TASK INPUT »
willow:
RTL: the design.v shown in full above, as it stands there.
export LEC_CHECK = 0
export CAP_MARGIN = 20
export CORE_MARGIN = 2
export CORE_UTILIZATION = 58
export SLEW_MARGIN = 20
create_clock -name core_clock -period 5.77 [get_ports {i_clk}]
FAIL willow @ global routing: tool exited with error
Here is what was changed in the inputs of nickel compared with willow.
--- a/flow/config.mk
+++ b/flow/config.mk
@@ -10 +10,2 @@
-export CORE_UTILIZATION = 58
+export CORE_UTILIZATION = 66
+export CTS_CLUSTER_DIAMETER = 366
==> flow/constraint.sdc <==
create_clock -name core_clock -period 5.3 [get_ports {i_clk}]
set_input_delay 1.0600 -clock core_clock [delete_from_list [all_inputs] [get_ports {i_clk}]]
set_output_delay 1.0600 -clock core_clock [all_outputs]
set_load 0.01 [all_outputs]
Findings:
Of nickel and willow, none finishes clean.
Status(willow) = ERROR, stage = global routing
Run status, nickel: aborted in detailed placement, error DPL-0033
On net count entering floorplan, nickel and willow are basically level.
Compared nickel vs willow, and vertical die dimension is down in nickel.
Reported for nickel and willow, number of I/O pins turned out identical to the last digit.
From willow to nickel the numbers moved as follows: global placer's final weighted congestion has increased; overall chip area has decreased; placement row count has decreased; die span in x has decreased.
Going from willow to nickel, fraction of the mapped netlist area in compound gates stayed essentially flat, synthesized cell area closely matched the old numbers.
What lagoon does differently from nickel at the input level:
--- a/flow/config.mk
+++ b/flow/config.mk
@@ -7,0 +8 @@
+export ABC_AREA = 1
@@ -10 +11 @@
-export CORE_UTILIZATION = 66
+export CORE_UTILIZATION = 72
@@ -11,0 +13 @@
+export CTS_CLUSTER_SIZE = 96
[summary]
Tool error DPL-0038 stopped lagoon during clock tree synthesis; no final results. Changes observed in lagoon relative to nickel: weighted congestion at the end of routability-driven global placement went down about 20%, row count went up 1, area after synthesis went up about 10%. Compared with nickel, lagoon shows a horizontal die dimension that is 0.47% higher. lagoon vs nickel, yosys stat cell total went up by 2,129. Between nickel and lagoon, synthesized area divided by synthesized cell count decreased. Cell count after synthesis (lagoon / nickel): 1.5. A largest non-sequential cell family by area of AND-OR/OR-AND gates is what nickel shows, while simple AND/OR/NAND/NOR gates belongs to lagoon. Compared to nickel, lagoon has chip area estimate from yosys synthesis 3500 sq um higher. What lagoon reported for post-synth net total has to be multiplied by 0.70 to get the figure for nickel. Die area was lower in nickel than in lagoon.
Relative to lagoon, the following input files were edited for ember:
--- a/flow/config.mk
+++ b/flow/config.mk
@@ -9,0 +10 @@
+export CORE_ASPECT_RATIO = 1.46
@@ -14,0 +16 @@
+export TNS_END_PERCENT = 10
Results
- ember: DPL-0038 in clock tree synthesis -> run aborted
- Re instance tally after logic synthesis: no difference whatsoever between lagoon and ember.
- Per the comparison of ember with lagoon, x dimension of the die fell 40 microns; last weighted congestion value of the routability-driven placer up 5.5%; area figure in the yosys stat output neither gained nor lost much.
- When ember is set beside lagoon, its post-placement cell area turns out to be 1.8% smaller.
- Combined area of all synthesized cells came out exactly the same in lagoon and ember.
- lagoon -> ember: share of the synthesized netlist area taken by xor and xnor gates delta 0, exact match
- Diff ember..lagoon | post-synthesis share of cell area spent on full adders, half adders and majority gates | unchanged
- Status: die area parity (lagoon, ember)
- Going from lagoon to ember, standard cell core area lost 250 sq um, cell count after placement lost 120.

==

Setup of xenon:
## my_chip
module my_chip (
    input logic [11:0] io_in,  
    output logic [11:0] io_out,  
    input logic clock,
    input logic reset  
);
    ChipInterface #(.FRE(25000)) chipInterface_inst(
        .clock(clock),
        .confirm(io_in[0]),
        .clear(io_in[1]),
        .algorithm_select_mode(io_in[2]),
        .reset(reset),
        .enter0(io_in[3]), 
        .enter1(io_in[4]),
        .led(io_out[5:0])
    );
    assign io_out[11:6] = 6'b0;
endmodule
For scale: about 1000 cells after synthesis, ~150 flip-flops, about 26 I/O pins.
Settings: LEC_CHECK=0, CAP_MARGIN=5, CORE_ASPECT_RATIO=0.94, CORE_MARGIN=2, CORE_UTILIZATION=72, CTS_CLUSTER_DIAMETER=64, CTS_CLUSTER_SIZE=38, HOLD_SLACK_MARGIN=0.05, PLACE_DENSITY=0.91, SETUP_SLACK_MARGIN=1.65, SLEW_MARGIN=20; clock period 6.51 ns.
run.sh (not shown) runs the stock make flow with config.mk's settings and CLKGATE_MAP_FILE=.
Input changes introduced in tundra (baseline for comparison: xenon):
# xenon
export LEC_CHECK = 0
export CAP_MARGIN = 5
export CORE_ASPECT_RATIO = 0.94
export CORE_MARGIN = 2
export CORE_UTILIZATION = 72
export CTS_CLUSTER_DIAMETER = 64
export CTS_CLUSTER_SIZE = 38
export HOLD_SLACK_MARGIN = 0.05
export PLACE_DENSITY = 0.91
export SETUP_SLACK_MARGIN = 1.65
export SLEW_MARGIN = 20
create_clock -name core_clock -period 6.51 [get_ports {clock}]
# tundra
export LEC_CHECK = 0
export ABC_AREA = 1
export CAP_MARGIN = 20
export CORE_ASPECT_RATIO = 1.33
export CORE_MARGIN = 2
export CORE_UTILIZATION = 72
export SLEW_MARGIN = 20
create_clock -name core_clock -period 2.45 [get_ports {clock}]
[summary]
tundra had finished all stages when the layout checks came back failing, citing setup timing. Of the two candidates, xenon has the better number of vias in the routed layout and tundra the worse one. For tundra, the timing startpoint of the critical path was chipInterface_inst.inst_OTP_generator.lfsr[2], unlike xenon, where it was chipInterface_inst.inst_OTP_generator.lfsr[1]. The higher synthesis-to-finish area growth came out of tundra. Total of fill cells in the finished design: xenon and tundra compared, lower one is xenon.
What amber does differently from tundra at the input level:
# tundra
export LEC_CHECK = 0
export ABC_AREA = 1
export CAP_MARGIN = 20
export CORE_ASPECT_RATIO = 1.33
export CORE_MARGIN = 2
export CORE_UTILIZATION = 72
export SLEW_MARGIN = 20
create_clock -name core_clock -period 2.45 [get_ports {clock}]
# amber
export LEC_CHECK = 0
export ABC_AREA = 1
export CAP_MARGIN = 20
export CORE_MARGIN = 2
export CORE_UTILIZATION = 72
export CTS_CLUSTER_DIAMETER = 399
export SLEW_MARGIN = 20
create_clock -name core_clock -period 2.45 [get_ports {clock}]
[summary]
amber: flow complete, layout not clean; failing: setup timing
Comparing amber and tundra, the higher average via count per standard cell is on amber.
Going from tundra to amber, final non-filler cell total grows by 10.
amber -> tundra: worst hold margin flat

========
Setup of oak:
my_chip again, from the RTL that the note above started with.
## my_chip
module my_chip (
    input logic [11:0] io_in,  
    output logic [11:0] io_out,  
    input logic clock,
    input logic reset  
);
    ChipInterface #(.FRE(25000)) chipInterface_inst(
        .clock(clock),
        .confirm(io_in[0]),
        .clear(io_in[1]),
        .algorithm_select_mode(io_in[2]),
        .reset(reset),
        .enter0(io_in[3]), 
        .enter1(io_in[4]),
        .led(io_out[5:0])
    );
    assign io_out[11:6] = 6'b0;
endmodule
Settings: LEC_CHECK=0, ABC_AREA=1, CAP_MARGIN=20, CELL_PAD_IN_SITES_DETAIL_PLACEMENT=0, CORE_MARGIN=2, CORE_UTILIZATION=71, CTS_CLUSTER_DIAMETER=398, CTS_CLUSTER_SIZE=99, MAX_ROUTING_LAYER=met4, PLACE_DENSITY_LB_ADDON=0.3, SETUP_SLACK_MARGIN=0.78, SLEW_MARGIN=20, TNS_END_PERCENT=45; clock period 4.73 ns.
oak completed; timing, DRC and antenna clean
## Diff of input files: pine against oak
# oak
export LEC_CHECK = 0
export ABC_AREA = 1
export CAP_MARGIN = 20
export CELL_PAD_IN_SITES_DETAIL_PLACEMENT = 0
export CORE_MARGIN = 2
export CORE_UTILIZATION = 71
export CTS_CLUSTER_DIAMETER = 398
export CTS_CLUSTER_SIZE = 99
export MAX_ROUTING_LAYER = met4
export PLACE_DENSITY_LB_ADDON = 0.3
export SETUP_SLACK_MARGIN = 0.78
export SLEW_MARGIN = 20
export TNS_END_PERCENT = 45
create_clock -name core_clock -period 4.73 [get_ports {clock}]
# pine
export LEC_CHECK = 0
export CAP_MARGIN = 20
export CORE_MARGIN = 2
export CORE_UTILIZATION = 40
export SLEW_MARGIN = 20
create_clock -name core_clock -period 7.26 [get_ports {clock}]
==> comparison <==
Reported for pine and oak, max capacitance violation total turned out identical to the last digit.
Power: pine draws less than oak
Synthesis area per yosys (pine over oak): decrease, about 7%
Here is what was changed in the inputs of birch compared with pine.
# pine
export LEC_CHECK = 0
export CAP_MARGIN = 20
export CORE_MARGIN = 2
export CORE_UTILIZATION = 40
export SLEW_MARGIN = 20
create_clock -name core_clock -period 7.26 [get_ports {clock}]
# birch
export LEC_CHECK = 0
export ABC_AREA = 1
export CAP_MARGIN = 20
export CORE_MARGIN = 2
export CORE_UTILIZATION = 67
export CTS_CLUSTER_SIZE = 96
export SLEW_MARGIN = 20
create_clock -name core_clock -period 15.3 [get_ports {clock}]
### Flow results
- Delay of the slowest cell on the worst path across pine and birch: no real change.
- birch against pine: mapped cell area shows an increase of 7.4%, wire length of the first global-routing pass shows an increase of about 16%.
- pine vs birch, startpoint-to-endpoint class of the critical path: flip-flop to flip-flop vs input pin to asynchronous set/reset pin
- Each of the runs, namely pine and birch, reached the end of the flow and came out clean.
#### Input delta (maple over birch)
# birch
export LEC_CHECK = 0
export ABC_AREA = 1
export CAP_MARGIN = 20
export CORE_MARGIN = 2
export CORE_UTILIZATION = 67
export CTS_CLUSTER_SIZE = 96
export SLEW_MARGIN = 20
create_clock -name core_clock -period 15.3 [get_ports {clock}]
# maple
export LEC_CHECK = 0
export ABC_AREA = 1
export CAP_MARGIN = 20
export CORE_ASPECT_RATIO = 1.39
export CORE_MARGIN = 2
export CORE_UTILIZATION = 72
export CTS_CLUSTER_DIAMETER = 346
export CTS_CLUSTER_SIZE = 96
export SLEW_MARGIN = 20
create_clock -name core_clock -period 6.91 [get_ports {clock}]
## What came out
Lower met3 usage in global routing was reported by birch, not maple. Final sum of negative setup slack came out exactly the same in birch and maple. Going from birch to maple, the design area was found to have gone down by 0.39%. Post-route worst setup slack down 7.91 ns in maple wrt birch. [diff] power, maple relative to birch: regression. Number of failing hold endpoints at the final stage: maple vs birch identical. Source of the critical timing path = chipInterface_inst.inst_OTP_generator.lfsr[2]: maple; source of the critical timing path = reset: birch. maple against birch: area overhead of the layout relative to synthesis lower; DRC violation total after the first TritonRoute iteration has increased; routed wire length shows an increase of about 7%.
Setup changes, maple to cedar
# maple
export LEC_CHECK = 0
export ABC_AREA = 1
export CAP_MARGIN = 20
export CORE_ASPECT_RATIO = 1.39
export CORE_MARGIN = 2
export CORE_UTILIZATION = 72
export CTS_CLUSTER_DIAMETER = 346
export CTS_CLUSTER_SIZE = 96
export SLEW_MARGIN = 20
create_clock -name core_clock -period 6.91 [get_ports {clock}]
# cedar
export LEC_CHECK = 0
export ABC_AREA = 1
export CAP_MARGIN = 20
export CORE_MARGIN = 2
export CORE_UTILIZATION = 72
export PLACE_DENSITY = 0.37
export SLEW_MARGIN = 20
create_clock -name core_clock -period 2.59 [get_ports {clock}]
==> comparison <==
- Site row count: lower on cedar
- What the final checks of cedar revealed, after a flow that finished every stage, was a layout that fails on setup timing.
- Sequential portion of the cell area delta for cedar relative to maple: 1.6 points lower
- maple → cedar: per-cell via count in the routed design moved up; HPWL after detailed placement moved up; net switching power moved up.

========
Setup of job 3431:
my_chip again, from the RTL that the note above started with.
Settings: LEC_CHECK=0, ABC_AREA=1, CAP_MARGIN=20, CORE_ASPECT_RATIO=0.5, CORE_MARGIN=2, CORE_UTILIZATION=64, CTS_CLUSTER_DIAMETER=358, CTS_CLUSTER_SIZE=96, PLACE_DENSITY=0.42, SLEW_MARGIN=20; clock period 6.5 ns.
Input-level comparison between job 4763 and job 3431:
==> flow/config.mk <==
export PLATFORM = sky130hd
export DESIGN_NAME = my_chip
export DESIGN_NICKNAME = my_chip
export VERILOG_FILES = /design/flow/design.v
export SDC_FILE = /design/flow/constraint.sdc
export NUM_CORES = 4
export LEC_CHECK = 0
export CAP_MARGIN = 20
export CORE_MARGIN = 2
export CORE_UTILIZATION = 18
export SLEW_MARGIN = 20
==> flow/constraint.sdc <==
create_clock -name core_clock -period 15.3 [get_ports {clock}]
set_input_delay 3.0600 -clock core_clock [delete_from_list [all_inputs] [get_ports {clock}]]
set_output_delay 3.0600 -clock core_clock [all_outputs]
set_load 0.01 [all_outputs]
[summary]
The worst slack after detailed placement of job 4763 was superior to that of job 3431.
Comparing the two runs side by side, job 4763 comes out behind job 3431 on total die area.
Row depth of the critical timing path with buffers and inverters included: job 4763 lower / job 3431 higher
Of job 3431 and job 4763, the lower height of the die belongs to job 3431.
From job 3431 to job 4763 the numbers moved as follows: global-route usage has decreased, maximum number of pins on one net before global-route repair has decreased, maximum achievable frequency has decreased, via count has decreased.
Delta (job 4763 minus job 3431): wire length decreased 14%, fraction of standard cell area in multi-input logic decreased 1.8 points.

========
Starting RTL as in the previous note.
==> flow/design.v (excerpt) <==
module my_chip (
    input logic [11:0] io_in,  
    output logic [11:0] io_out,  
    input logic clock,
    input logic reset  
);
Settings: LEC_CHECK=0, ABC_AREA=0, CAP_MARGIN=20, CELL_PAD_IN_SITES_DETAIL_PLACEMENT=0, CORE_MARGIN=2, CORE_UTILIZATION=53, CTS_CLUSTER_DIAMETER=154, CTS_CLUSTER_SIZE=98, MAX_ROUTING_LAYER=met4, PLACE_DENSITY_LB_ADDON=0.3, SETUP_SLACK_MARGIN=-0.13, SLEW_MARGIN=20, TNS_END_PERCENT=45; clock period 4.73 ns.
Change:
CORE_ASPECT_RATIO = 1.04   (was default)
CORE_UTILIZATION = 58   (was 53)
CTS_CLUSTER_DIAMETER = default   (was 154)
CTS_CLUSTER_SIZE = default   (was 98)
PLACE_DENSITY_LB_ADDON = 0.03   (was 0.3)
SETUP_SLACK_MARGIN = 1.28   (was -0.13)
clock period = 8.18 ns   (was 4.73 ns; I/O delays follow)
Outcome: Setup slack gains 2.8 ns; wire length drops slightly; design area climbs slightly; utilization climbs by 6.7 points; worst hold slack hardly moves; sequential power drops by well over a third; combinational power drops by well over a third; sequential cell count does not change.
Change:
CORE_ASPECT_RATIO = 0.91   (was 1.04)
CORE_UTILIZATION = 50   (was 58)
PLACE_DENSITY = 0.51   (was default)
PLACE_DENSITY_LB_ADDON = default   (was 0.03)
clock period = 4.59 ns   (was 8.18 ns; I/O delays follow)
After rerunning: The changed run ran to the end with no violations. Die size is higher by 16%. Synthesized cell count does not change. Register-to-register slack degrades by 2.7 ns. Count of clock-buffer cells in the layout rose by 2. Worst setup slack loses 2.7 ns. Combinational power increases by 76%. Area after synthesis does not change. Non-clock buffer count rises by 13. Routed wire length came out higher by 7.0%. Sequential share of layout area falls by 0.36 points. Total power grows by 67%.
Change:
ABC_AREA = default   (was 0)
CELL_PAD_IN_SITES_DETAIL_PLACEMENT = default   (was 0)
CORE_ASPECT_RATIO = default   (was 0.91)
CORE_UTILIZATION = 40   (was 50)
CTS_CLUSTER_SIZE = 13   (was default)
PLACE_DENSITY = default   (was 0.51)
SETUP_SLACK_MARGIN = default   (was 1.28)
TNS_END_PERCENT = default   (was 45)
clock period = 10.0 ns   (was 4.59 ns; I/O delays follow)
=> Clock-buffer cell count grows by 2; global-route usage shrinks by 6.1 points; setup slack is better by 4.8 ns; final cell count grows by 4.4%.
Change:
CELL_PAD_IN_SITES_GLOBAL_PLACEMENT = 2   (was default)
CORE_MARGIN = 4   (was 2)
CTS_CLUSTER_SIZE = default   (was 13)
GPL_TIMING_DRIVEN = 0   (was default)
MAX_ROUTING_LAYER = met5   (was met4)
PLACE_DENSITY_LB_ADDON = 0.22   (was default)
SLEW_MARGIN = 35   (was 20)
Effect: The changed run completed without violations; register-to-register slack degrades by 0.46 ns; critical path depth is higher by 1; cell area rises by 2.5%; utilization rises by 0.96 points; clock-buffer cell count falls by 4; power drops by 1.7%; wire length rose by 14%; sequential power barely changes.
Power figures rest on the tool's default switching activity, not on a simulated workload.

WORK ITEM » In the listing above, find the line holding "- Combined area" and the line holding "- Going from", then output those two lines and every line between them exactly.

SOLUTION FOR THIS PROBLEM »
- Combined area of all synthesized cells came out exactly the same in lagoon and ember.
- lagoon -> ember: share of the synthesized netlist area taken by xor and xnor gates delta 0, exact match
- Diff ember..lagoon | post-synthesis share of cell area spent on full adders, half adders and majority gates | unchanged
- Status: die area parity (lagoon, ember)
- Going from lagoon to ember, standard cell core area lost 250 sq um, cell count after placement lost 120.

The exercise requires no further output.